Problem:
Work out the number of lines in the listing below that include "raddr", and answer with it alone.
[Input]
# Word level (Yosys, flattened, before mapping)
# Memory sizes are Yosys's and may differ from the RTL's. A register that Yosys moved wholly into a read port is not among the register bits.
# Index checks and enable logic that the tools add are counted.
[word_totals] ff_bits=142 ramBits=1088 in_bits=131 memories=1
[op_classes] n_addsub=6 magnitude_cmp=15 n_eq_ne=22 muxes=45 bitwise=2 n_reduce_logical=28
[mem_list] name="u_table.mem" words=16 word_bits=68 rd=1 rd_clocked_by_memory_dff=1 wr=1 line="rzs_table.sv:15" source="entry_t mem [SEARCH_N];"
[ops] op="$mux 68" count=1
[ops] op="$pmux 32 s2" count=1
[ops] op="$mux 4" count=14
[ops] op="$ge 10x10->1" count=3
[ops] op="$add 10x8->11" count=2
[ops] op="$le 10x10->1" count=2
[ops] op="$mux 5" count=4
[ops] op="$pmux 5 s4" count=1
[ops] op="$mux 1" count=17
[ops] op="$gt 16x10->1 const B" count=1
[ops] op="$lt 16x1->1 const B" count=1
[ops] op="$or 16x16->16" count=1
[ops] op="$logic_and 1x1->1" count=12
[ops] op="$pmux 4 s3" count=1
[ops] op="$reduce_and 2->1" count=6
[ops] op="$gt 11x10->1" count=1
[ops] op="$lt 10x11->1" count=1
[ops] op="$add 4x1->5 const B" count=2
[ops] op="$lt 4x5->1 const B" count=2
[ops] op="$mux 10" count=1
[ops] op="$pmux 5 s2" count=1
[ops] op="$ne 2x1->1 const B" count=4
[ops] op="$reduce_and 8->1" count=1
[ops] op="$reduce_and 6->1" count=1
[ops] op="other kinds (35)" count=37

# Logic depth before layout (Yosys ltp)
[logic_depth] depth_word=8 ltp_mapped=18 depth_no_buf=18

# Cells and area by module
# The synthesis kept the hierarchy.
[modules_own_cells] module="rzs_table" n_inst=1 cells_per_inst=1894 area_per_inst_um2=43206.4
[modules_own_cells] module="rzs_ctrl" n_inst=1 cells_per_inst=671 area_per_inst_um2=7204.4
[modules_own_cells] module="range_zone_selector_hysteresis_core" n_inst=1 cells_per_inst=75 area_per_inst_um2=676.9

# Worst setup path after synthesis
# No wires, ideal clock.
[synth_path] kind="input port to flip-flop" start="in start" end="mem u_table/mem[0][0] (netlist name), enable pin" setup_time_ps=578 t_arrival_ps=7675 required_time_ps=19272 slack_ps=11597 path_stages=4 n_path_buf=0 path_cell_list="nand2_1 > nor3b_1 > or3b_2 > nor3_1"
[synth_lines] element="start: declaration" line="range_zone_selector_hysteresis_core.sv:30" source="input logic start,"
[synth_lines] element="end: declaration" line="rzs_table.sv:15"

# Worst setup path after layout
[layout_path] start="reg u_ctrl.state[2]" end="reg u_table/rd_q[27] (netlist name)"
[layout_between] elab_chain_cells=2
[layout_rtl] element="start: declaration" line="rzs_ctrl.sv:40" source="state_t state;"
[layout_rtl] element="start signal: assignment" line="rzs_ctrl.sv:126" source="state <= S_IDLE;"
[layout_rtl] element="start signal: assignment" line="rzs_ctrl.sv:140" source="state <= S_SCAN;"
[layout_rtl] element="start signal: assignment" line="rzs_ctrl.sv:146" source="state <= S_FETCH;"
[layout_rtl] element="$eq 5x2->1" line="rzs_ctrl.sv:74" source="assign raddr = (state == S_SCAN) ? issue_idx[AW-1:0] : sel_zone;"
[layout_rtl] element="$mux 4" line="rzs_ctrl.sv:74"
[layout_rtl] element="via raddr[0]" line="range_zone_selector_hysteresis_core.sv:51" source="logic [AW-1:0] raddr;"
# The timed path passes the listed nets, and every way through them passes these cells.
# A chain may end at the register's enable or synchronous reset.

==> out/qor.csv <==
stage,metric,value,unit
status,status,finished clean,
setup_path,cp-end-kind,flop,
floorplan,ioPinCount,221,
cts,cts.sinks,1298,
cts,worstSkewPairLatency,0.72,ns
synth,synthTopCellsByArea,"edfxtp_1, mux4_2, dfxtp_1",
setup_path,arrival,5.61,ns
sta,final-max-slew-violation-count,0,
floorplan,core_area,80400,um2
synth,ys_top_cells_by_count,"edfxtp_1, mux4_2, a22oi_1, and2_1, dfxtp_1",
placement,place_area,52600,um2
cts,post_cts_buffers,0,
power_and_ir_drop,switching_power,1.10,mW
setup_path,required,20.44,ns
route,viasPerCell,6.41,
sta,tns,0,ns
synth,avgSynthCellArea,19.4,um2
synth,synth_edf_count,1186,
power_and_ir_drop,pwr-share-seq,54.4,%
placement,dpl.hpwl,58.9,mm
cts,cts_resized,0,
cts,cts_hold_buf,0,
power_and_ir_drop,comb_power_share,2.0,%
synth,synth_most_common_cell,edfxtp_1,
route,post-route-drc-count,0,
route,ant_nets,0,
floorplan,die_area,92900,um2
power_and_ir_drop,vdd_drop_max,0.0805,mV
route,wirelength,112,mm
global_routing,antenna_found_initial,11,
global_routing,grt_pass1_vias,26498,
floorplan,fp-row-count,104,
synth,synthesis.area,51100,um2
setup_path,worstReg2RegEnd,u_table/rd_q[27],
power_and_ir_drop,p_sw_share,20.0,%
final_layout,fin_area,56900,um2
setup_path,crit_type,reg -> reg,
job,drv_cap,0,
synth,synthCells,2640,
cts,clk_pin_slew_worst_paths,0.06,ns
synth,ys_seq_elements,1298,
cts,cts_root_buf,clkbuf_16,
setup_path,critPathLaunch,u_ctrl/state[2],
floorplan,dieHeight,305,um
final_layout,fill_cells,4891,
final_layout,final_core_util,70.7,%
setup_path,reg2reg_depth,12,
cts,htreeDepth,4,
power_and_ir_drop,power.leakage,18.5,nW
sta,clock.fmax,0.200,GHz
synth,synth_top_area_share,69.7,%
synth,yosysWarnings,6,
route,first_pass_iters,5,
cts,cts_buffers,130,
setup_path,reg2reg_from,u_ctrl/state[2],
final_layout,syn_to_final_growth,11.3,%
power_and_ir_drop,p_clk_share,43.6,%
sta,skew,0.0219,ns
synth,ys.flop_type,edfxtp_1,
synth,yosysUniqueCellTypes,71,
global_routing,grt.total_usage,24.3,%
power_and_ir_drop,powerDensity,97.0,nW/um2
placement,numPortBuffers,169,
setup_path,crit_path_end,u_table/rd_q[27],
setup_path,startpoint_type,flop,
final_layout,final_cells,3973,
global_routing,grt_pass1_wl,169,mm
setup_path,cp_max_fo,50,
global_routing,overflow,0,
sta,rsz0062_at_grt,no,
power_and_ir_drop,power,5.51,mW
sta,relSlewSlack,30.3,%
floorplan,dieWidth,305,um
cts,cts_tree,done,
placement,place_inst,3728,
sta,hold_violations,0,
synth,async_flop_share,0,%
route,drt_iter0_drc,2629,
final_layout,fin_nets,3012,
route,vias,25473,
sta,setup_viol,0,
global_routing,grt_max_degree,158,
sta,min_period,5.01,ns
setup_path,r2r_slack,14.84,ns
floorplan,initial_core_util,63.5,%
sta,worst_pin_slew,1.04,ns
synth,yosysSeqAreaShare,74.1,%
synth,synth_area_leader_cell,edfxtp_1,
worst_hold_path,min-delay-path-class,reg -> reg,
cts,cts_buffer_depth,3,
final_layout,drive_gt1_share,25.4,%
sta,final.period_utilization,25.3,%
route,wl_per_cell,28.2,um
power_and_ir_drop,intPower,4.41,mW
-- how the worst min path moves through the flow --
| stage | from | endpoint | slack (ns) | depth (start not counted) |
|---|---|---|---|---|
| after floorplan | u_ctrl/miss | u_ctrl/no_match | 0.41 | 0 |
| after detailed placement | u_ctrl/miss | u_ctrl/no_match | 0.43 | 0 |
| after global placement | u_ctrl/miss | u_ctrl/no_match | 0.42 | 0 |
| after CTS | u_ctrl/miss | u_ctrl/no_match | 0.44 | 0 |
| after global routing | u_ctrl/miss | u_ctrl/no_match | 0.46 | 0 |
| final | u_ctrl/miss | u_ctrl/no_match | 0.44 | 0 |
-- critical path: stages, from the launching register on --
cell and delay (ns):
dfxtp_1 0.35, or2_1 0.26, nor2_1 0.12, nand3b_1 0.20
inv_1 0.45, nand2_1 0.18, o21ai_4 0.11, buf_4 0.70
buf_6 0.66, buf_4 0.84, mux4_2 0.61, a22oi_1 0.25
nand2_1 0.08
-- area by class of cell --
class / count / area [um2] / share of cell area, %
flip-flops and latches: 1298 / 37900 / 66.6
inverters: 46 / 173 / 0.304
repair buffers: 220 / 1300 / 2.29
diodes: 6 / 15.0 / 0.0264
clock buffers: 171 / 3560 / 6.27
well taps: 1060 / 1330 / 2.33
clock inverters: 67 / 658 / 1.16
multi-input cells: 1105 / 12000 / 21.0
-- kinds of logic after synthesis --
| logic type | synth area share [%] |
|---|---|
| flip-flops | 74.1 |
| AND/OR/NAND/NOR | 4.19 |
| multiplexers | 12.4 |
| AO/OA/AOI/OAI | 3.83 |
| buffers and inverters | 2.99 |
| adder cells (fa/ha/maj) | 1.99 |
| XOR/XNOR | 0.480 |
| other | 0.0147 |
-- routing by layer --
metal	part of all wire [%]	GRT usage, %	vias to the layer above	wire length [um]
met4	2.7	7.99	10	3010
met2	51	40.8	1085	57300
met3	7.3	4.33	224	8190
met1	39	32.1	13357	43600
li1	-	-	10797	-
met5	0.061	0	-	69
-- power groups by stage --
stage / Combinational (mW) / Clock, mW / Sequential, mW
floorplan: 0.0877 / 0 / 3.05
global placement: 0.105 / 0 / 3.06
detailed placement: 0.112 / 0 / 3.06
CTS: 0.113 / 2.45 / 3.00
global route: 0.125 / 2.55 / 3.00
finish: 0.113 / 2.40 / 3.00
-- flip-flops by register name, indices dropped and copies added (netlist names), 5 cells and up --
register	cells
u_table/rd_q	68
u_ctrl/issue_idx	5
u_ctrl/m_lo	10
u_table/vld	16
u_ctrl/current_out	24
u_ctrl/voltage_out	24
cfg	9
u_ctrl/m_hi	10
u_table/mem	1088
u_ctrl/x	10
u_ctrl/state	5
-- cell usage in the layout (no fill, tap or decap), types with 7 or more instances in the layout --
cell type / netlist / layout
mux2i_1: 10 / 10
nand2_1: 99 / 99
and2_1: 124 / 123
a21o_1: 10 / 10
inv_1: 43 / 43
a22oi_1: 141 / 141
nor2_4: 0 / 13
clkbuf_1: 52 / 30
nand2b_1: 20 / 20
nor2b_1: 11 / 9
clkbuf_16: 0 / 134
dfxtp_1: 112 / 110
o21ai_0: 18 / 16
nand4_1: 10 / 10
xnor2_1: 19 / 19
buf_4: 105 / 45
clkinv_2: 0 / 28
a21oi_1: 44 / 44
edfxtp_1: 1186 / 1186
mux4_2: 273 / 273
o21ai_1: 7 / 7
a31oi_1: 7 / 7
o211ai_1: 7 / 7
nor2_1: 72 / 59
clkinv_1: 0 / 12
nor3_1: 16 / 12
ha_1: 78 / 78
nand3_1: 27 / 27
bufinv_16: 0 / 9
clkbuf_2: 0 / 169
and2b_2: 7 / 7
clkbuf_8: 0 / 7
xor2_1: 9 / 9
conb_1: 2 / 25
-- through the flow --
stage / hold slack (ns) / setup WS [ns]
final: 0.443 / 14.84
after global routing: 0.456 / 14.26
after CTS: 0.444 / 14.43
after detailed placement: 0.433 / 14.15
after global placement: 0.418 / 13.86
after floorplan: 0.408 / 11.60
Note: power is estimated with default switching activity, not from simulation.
[/Input]
Answer area:
2